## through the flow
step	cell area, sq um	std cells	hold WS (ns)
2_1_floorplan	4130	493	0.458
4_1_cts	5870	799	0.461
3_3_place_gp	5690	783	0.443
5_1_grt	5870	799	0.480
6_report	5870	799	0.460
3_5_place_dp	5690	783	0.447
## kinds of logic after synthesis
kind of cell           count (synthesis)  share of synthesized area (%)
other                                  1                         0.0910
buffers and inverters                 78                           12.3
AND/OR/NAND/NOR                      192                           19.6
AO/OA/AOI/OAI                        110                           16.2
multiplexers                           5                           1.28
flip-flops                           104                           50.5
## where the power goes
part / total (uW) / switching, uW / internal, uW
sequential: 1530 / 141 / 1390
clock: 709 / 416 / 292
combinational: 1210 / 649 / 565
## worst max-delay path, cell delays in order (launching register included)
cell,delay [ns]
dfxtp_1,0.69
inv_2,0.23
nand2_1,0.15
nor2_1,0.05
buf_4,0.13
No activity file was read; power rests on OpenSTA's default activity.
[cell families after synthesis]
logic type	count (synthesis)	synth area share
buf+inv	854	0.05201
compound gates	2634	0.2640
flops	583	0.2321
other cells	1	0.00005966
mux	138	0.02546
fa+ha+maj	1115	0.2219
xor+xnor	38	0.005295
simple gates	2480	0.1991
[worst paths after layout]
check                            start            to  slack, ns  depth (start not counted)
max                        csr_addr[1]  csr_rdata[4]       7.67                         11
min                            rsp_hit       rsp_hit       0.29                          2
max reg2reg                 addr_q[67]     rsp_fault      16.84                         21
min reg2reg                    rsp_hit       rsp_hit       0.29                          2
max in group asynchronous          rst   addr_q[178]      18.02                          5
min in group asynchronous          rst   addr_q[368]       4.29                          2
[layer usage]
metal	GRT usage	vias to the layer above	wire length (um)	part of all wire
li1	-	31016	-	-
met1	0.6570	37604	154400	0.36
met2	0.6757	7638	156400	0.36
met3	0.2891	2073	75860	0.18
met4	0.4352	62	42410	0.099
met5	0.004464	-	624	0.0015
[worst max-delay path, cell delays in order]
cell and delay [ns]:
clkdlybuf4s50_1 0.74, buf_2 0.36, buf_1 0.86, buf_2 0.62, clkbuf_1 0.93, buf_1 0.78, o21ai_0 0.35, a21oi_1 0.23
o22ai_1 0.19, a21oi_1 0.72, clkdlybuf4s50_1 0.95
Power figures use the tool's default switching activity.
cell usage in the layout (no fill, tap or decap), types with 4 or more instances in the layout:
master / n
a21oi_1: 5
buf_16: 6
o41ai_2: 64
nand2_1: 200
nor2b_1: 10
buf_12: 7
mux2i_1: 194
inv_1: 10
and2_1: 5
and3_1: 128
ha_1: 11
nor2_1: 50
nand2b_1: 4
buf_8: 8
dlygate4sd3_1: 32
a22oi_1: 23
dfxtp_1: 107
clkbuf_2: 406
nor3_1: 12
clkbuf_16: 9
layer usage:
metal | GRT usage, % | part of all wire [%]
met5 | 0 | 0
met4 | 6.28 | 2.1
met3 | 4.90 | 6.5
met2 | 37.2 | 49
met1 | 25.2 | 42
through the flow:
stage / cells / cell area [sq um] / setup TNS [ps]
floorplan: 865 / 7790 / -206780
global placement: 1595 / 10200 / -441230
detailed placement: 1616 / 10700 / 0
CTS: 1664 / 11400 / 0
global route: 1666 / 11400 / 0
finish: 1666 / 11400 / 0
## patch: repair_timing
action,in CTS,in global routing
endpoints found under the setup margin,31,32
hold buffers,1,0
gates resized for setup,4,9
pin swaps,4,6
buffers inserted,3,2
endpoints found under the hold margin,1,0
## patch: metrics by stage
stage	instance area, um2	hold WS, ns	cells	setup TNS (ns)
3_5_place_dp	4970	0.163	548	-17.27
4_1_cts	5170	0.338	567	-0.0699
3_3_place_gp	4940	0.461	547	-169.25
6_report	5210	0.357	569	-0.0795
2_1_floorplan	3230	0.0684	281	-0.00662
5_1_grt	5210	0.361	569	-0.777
`src/rtl/alu_pkg.sv`:
```
// Shared ALU definitions: opcode enum, width, arbiter state and result bundle.
// Imported by alu_core and alu_arbiter.
package alu_pkg;

  localparam int ALU_W = 32;

  typedef enum logic [2:0] {
    OP_AND = 3'b000,
    OP_OR  = 3'b001,
    OP_ADD = 3'b010,
    OP_XOR = 3'b011,
    OP_NOR = 3'b100,
    OP_SRL = 3'b101,
    OP_SUB = 3'b110,
    OP_SLT = 3'b111
  } alu_op_t;

  typedef enum logic {
    ST_EMPTY = 1'b0,
    ST_FULL  = 1'b1
  } arb_state_t;

  typedef struct packed {
    logic [ALU_W-1:0] r;
    logic             id;
    logic             zero;
    logic             ovf;
  } res_t;

endpackage

```
`src/rtl/alu_core.sv`:
```
// Combinational 32-bit ALU. Ports: a, b operands; op opcode;
// r result; zero (r==0); ovf signed overflow for ADD/SUB only.
module alu_core
  import alu_pkg::*;
(
  input  logic [ALU_W-1:0] a,
  input  logic [ALU_W-1:0] b,
  input  alu_op_t          op,
  output logic [ALU_W-1:0] r,
  output logic             zero,
  output logic             ovf
);

  logic [ALU_W-1:0] sum;
  logic [ALU_W-1:0] diff;
  logic             lt;

  assign sum  = a + b;
  assign diff = a - b;
  assign lt   = $signed(a) < $signed(b);

  always_comb begin
    r   = '0;
    ovf = 1'b0;
    unique case (op)
      OP_AND: r = a & b;
      OP_OR:  r = a | b;
      OP_XOR: r = a ^ b;
      OP_NOR: r = ~(a | b);
      OP_SRL: r = a >> b[4:0];
      OP_SLT: r = {{(ALU_W-1){1'b0}}, lt};
      OP_ADD: begin
        r   = sum;
        ovf = (a[ALU_W-1] == b[ALU_W-1]) &&
              (sum[ALU_W-1] != a[ALU_W-1]);
      end
      OP_SUB: begin
        r   = diff;
        ovf = (a[ALU_W-1] != b[ALU_W-1]) &&
              (diff[ALU_W-1] != a[ALU_W-1]);
      end
    endcase
  end

  assign zero = (r == '0);

endmodule

```
`src/rtl/alu_arbiter.sv`:
```
// Round-robin two-requester front end for one alu_core with a registered,
// tagged valid/ready result. Ports: clk, rst_n (async low); req_valid/
// req_ready, a0/b0/op0, a1/b1/op1 requests; res_valid/res_ready, res,
// res_id, res_zero, res_ovf result. Optional grant_cnt0/grant_cnt1
// saturating grant counters when ALU_ARB_STATS_EN is defined.
module alu_arbiter
  import alu_pkg::*;
#(
  parameter int W = 32
) (
  input  logic         clk,
  input  logic         rst_n,
  input  logic [1:0]   req_valid,
  output logic [1:0]   req_ready,
  input  logic [W-1:0] a0,
  input  logic [W-1:0] b0,
  input  logic [2:0]   op0,
  input  logic [W-1:0] a1,
  input  logic [W-1:0] b1,
  input  logic [2:0]   op1,
  output logic         res_valid,
  input  logic         res_ready,
  output logic [W-1:0] res,
  output logic         res_id,
  output logic         res_zero,
  output logic         res_ovf
`ifdef ALU_ARB_STATS_EN
  ,
  output logic [15:0]  grant_cnt0,
  output logic [15:0]  grant_cnt1
`endif
);

  arb_state_t state_q, state_d;
  res_t       res_q;
  logic       last_q;
  logic       cand;
  logic       can_accept;
  logic       grant;

  logic [W-1:0] alu_a, alu_b, alu_r;
  alu_op_t      alu_op;
  logic         alu_zero, alu_ovf;

  // Contention goes to whoever was not granted last.
  always_comb begin
    unique case (req_valid)
      2'b10:   cand = 1'b1;
      2'b11:   cand = ~last_q;
      default: cand = 1'b0;
    endcase
  end

  // rst_n gates accept so no handshake completes while held in reset.
  assign can_accept = rst_n &&
                      ((state_q == ST_EMPTY) || res_ready);
  assign grant      = can_accept && req_valid[cand];
  assign req_ready  = !grant ? 2'b00 :
                      (cand ? 2'b10 : 2'b01);

  assign alu_a  = cand ? a1 : a0;
  assign alu_b  = cand ? b1 : b0;
  assign alu_op = alu_op_t'(cand ? op1 : op0);

  alu_core u_core (
    .a    (alu_a),
    .b    (alu_b),
    .op   (alu_op),
    .r    (alu_r),
    .zero (alu_zero),
    .ovf  (alu_ovf)
  );

  always_comb begin
    state_d = state_q;
    if (grant)
      state_d = ST_FULL;
    else if (state_q == ST_FULL && res_ready)
      state_d = ST_EMPTY;
  end

  always_ff @(posedge clk or negedge rst_n) begin
    if (!rst_n) begin
      state_q <= ST_EMPTY;
      res_q   <= '0;
      last_q  <= 1'b1;
    end else begin
      state_q <= state_d;
      if (grant) begin
        res_q  <= '{r: alu_r, id: cand,
                    zero: alu_zero, ovf: alu_ovf};
        last_q <= cand;
      end
    end
  end

  assign res_valid = (state_q == ST_FULL);
  assign res       = res_q.r;
  assign res_id    = res_q.id;
  assign res_zero  = res_q.zero;
  assign res_ovf   = res_q.ovf;

`ifdef ALU_ARB_STATS_EN
  logic [15:0] cnt0_q, cnt1_q;

  always_ff @(posedge clk or negedge rst_n) begin
    if (!rst_n) begin
      cnt0_q <= '0;
      cnt1_q <= '0;
    end else if (grant) begin
      if (!cand && cnt0_q != 16'hFFFF)
        cnt0_q <= cnt0_q + 16'd1;
      if (cand && cnt1_q != 16'hFFFF)
        cnt1_q <= cnt1_q + 16'd1;
    end
  end

  assign grant_cnt0 = cnt0_q;
  assign grant_cnt1 = cnt1_q;
`endif

endmodule

```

⁂

Task objective: Transcribe the records above from the line holding "cell and delay" down to the line holding "hold buffers,1,0", inclusive, without adding anything.

Response to this task:
cell and delay [ns]:
clkdlybuf4s50_1 0.74, buf_2 0.36, buf_1 0.86, buf_2 0.62, clkbuf_1 0.93, buf_1 0.78, o21ai_0 0.35, a21oi_1 0.23
o22ai_1 0.19, a21oi_1 0.72, clkdlybuf4s50_1 0.95
Power figures use the tool's default switching activity.
cell usage in the layout (no fill, tap or decap), types with 4 or more instances in the layout:
master / n
a21oi_1: 5
buf_16: 6
o41ai_2: 64
nand2_1: 200
nor2b_1: 10
buf_12: 7
mux2i_1: 194
inv_1: 10
and2_1: 5
and3_1: 128
ha_1: 11
nor2_1: 50
nand2b_1: 4
buf_8: 8
dlygate4sd3_1: 32
a22oi_1: 23
dfxtp_1: 107
clkbuf_2: 406
nor3_1: 12
clkbuf_16: 9
layer usage:
metal | GRT usage, % | part of all wire [%]
met5 | 0 | 0
met4 | 6.28 | 2.1
met3 | 4.90 | 6.5
met2 | 37.2 | 49
met1 | 25.2 | 42
through the flow:
stage / cells / cell area [sq um] / setup TNS [ps]
floorplan: 865 / 7790 / -206780
global placement: 1595 / 10200 / -441230
detailed placement: 1616 / 10700 / 0
CTS: 1664 / 11400 / 0
global route: 1666 / 11400 / 0
finish: 1666 / 11400 / 0
## patch: repair_timing
action,in CTS,in global routing
endpoints found under the setup margin,31,32
hold buffers,1,0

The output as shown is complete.